━━ Material for this exercise

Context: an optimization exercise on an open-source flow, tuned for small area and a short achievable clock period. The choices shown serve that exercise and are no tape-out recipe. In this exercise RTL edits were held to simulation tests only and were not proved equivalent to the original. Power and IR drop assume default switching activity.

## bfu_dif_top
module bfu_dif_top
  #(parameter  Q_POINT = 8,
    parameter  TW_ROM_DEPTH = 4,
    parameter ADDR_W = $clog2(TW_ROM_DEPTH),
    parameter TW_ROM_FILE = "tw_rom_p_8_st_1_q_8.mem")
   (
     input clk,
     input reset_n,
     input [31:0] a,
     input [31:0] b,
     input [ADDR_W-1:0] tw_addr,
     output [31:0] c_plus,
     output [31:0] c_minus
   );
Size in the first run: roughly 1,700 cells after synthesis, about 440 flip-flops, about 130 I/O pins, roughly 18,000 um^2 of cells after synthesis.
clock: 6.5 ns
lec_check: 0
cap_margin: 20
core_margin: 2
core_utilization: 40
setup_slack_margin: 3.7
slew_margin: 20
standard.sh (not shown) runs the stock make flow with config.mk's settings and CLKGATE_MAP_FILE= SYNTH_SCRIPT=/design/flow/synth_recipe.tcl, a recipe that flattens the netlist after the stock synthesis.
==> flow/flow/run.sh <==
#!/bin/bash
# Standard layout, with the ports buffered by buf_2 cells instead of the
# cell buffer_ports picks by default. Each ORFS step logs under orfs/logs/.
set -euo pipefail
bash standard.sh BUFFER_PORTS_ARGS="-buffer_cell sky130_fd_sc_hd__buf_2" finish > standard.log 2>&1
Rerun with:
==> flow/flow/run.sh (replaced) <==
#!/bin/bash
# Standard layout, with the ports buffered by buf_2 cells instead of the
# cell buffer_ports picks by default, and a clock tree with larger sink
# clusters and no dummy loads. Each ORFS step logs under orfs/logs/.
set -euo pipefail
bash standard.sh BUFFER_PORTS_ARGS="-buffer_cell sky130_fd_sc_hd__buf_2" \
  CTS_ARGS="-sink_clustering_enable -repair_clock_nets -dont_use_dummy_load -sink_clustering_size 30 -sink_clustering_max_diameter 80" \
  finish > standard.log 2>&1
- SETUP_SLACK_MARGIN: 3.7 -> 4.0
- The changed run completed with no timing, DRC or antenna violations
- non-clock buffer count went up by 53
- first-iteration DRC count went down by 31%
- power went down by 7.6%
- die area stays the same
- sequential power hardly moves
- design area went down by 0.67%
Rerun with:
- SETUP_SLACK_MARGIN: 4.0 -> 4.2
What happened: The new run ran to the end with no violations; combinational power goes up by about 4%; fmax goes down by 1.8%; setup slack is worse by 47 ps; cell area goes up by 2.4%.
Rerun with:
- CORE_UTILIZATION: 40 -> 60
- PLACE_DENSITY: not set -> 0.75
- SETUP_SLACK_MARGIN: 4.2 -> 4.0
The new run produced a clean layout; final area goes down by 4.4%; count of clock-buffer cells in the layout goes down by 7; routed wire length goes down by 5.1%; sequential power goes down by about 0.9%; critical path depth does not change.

━━━━
━━ Material for this exercise

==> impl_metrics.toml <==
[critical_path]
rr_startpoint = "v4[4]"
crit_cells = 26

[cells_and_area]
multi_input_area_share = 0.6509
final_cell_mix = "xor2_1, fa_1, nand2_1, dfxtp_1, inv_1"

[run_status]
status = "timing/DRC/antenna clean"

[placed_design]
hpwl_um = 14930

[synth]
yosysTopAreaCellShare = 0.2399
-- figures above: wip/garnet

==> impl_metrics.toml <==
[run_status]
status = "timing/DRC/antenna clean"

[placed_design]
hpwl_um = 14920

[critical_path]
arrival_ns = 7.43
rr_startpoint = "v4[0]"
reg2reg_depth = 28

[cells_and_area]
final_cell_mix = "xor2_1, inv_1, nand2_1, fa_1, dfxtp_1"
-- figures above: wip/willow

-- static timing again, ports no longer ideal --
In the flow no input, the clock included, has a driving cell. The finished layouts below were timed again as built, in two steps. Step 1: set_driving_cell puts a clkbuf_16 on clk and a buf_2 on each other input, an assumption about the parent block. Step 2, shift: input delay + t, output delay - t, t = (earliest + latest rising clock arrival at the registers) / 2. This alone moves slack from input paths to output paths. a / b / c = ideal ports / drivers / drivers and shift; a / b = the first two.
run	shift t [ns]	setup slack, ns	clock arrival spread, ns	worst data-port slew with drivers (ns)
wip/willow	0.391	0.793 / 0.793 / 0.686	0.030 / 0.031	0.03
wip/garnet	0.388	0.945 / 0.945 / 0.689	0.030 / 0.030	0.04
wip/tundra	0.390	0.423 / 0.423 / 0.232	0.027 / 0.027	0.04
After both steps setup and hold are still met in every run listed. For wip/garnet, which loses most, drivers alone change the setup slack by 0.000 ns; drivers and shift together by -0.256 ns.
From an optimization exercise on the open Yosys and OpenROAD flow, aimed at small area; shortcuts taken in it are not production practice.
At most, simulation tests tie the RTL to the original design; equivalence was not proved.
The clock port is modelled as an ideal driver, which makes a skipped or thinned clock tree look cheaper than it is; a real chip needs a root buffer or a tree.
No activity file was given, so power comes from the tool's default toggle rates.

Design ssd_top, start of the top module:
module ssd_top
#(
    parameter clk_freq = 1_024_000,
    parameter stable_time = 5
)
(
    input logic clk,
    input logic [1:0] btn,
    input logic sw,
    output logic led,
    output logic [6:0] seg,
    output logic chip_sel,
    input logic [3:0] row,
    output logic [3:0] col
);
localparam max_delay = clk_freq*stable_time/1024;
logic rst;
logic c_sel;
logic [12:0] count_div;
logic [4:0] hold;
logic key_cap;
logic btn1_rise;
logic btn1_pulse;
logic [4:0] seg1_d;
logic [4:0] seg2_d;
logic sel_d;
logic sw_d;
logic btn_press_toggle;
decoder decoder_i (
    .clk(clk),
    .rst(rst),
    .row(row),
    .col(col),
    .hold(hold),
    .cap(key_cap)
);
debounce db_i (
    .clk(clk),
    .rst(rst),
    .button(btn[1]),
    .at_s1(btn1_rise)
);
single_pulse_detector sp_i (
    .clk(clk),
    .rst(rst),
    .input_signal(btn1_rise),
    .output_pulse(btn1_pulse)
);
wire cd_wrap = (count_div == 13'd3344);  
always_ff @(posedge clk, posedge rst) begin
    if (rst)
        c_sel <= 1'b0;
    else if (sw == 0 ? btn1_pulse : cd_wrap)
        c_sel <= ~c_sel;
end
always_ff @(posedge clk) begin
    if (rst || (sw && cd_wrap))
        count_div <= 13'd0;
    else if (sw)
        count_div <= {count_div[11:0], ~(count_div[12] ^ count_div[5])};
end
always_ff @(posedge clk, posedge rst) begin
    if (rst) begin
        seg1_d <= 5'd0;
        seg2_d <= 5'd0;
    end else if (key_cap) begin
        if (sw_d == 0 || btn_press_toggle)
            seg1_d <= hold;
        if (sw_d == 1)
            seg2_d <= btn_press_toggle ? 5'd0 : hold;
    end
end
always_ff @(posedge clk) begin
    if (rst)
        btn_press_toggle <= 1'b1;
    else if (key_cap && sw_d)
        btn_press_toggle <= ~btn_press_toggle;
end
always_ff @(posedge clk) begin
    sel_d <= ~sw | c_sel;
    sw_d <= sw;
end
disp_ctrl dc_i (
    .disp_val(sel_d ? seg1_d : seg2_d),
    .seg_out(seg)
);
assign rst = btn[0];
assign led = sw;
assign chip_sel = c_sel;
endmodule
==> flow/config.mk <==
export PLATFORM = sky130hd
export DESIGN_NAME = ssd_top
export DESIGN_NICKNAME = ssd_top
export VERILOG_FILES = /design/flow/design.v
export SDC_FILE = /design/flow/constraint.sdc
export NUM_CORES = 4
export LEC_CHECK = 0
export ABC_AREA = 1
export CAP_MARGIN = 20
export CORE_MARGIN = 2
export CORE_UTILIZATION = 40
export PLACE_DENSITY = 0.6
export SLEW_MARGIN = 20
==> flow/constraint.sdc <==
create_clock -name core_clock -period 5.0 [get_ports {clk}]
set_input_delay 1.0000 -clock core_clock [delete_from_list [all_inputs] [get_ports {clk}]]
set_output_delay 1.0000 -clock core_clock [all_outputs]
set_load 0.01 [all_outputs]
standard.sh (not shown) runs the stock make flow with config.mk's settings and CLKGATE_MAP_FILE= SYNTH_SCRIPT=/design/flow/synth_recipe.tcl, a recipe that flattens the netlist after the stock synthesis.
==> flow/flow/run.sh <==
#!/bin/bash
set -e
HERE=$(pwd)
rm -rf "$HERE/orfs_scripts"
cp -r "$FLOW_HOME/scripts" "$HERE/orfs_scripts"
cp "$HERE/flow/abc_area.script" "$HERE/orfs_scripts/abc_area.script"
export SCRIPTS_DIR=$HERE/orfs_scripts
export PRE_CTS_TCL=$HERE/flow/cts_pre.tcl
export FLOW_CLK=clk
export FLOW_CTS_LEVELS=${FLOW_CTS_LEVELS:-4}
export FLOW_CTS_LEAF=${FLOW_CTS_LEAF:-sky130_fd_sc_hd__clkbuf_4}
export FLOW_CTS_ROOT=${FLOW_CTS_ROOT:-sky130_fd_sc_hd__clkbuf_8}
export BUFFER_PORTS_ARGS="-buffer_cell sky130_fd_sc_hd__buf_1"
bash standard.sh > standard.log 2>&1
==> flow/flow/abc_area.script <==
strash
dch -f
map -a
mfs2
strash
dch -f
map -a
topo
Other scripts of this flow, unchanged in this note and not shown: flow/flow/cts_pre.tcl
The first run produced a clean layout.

━━━━
━━ Material for this exercise

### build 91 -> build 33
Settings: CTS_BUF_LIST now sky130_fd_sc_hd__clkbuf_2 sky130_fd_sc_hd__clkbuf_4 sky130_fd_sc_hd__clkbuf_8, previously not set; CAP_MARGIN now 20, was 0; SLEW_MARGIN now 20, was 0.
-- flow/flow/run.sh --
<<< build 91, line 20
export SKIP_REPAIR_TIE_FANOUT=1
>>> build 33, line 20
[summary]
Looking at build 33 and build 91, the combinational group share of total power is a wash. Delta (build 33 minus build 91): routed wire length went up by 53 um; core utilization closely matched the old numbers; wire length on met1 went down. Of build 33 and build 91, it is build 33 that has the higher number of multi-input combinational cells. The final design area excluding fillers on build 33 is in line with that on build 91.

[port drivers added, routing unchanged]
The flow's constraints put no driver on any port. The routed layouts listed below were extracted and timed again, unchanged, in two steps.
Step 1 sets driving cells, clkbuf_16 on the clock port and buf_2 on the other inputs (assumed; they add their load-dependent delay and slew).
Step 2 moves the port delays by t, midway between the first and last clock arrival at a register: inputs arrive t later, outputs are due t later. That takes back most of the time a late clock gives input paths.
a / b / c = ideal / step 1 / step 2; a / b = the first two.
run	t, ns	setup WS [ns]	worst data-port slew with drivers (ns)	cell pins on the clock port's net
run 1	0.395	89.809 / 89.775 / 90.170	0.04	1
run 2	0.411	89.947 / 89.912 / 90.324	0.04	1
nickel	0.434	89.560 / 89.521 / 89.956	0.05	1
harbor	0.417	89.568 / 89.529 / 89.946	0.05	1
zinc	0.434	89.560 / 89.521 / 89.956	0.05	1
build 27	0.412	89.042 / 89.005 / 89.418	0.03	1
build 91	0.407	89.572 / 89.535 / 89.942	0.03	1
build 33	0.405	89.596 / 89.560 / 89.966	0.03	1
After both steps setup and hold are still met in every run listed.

━━━━

> **What you need to do**
If the word "data" appears in a line above, copy that line.

> **Task output**
run	shift t [ns]	setup slack, ns	clock arrival spread, ns	worst data-port slew with drivers (ns)
run	t, ns	setup WS [ns]	worst data-port slew with drivers (ns)	cell pins on the clock port's net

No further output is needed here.